Kommunikation ist da extrem wichtig, um an Truppensammelplätzen und in der Staging Area in Mahlwinkel Chaos zu vermeiden und die Versorgung mit Einsatzvorräten sicherzustellen. „Im Großen und Ganzen läuft alles gut. Aber auch dieser Übung mit 2.800 Menschen passieren Dinge, wo man nachsteuern muss“, berichtet Oberstleutnant Ronny. „Das gelingt uns nicht immer auf Anhieb, denn auch wir üben. Eine Übung ist keine Könnung und wir tun das hier, um unseren Auftrag besser zu verstehen und so für einen echten Einsatz in der Landes- und Bündnisverteidigung besser gerüstet zu sein.“
Schweizer Taschenmesser in Mahlwinkel
Oberstleutnant Ronny zeigt auf deckenhohe Pläne voll mit Zeichen und Erklärungen. Alles, was an Planungen in Computern abgelegt ist, gibt es auch auf Zetteln und Karten. Denn zeitweise könnte der von mobilen dieselbetriebenen Generatoren erzeugte Strom ausfallen und dann sind analoge Pläne unverzichtbar. Auch das wird hier geübt. Oberstleutnant Ronny und sein Team stemmen Blue Lightning nicht nur mit Logistikverbänden. „Wir haben Grenadiere, die uns beschützen, ITInformationstechnik-Experten, die für Computeranbindung sorgen, wir haben die Feldjäger, die für Bewegungsfreiheit im Straßenverkehr sorgen und und und“, zählt Oberstleutnant Ronny auf. „Insgesamt ist das wie ein großes Schweizer Taschenmesser.“
Die Möglichmacher hinter den Kulissen
Nach einem langen Übungstag steht Hauptfeldwebel Cindy in der Dämmerung an einem Container und hebt Kraftstoffkanister auf ein Laufband, die dann im Container verschwinden. „In diesem Container werden leere angelieferte Kanister automatisch gereinigt und anschließend wieder befüllt“, erklärt Betriebstofffeldwebel Cindy. „Alles hier auf dem Platz braucht Diesel für die Stromgeneratoren, die für Licht, Wärme und Strom für Computer sorgen.“
Ein paar hundert Meter vor der Kraftstoffstation sorgt - trotz des nass-kalten Wetters – der Diesel von Hauptfeldwebel Cindy für Kälte. Nämlich in den Kühlcontainern der mobilen Feldküche. „Ohne Diesel und Generatoren würde es hier schwierig werden. Lebensmittel müssen gekühlt werden und die Köche brauchen Licht für ihre Arbeit“, erläutert Küchenchef Stabsunteroffizier Manuel. „Die Kochgeräte laufen mit Petroleum. Das ist bei Stromausfall kein Problem, sondern fehlendes Licht. Dann müssen die 22 Köche mit Stirnlampen kochen. Alles schon passiert.“ 2.000 Brötchen, 700 Liter Heißgetränke, zahllose Lunchpakete und warme Mahlzeiten für 1.500 Soldatinnen verlassen hier jeden Tag die Feldküche.

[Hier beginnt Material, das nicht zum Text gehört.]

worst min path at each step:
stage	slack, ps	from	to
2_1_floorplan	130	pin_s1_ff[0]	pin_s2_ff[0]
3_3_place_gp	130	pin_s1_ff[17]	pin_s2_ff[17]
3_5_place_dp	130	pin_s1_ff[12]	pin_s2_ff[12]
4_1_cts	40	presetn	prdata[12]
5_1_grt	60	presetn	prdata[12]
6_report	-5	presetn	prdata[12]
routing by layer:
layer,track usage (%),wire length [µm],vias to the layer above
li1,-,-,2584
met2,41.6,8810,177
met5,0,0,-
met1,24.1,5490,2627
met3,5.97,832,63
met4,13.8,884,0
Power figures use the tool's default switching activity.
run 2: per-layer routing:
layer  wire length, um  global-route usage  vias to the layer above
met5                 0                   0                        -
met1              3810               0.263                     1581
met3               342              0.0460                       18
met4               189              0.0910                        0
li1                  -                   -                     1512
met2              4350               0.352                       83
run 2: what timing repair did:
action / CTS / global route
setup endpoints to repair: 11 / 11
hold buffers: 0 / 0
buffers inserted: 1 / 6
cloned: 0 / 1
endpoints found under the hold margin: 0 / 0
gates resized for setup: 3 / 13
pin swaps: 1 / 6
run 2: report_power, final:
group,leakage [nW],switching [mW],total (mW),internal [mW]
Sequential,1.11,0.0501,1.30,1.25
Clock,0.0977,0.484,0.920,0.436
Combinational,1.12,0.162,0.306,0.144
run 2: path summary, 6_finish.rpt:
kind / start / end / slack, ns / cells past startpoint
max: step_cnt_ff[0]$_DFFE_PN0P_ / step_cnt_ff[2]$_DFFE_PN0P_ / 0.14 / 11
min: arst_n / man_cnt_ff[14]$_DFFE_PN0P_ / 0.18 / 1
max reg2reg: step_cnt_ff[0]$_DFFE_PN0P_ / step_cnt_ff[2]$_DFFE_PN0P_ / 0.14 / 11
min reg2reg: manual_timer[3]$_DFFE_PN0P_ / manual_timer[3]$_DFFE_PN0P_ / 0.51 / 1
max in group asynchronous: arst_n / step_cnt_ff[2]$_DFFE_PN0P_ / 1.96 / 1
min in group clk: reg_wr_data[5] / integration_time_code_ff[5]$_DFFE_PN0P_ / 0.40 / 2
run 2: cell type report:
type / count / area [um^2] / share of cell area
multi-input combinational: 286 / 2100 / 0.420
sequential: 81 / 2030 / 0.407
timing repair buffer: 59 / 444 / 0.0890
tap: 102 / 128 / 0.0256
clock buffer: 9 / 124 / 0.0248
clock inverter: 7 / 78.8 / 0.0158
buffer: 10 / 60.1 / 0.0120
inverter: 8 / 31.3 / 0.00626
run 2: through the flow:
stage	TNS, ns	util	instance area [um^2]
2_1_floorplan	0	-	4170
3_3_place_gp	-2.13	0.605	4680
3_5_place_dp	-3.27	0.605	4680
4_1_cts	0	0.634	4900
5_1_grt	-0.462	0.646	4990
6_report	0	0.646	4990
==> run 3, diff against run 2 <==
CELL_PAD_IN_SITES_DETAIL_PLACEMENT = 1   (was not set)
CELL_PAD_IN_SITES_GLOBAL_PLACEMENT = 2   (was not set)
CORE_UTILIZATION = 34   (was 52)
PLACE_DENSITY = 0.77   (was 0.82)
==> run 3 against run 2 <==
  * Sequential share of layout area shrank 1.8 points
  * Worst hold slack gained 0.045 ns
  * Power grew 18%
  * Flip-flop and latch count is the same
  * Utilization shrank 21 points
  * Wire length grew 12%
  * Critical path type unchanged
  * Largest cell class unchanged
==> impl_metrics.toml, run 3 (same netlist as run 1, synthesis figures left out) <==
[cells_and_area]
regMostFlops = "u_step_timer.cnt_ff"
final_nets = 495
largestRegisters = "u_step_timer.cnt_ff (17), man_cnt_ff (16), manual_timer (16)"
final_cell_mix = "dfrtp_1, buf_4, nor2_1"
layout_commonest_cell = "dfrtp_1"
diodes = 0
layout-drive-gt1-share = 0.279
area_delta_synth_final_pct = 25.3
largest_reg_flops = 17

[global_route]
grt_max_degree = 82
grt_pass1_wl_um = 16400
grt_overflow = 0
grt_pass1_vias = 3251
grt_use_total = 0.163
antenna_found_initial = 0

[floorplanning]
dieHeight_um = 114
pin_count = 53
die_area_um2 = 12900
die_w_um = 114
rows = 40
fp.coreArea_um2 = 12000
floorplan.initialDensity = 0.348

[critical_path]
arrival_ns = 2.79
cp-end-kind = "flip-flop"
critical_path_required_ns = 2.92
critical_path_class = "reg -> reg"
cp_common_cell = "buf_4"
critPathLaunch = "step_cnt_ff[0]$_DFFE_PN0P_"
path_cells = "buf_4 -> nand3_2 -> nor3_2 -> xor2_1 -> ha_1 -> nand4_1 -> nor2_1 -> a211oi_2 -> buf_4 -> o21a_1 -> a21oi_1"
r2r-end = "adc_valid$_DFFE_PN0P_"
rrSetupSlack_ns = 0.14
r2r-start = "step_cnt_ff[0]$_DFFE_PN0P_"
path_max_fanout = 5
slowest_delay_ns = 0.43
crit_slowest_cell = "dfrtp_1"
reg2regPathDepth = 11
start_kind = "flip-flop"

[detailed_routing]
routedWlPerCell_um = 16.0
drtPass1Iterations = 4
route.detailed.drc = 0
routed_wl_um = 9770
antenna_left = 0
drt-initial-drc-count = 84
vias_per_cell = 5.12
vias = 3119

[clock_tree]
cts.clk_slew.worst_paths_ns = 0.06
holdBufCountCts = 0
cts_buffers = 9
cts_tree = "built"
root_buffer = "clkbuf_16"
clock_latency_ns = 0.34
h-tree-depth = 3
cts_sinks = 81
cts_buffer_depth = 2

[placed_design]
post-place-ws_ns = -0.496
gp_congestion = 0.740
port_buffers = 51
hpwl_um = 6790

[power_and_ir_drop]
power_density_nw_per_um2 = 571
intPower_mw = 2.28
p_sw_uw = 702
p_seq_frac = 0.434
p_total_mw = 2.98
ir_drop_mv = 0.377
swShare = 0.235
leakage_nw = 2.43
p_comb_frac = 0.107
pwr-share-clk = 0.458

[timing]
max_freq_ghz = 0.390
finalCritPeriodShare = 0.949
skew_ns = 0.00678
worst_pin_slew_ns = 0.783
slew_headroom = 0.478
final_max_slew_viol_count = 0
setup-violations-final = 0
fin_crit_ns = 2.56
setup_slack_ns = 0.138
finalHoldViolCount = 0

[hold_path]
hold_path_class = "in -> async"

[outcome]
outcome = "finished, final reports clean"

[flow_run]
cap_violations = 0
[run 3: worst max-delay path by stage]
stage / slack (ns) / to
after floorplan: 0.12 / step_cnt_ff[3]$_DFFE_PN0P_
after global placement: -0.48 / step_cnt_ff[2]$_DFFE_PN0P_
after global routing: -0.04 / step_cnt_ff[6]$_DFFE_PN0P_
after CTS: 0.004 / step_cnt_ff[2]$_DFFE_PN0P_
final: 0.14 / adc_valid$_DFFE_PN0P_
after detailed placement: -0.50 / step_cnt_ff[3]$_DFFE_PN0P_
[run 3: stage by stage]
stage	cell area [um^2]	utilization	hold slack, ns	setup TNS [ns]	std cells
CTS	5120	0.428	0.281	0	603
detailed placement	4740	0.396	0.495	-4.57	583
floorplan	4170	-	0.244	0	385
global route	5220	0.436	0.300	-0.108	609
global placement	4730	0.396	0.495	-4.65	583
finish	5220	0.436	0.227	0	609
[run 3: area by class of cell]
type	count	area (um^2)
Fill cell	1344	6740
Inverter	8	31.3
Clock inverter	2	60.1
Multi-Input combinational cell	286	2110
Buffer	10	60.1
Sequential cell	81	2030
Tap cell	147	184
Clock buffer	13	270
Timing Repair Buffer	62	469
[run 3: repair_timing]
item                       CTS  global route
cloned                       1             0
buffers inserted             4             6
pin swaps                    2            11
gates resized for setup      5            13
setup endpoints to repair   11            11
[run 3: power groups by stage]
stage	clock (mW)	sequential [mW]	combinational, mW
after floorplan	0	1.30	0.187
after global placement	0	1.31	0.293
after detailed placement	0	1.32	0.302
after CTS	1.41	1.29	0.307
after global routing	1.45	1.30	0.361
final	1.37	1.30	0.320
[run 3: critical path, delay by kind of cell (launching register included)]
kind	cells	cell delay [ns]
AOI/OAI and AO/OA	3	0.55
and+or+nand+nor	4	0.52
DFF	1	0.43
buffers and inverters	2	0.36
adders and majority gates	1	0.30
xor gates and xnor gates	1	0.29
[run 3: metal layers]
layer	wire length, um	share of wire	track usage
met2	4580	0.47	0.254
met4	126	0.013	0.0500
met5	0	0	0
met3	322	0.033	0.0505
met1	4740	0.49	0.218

Wenn es dunkel ist, wird es auf dem Flugplatz bei Mahlwinkel ruhiger. Die Köche reinigen die Küche, LKW fahren für diesen Tag noch die letzten Dieselkanister aus, in den Übernachtungszelten ruhen sich Soldatinnen und Soldaten für die Weiterfahrt in ihr Einsatzgebiet am kommenden Morgen aus. Heute Nacht soll noch ein Transport mit Kampfpanzern die Staging Area erreichen. Ansonsten sehen die Anwohner auf den Straßen in den Dörfern rund um Mahlwinkel nur noch selten Militärfahrzeuge. Bis morgen früh, wenn die die nächsten Marschbänder durchrollen.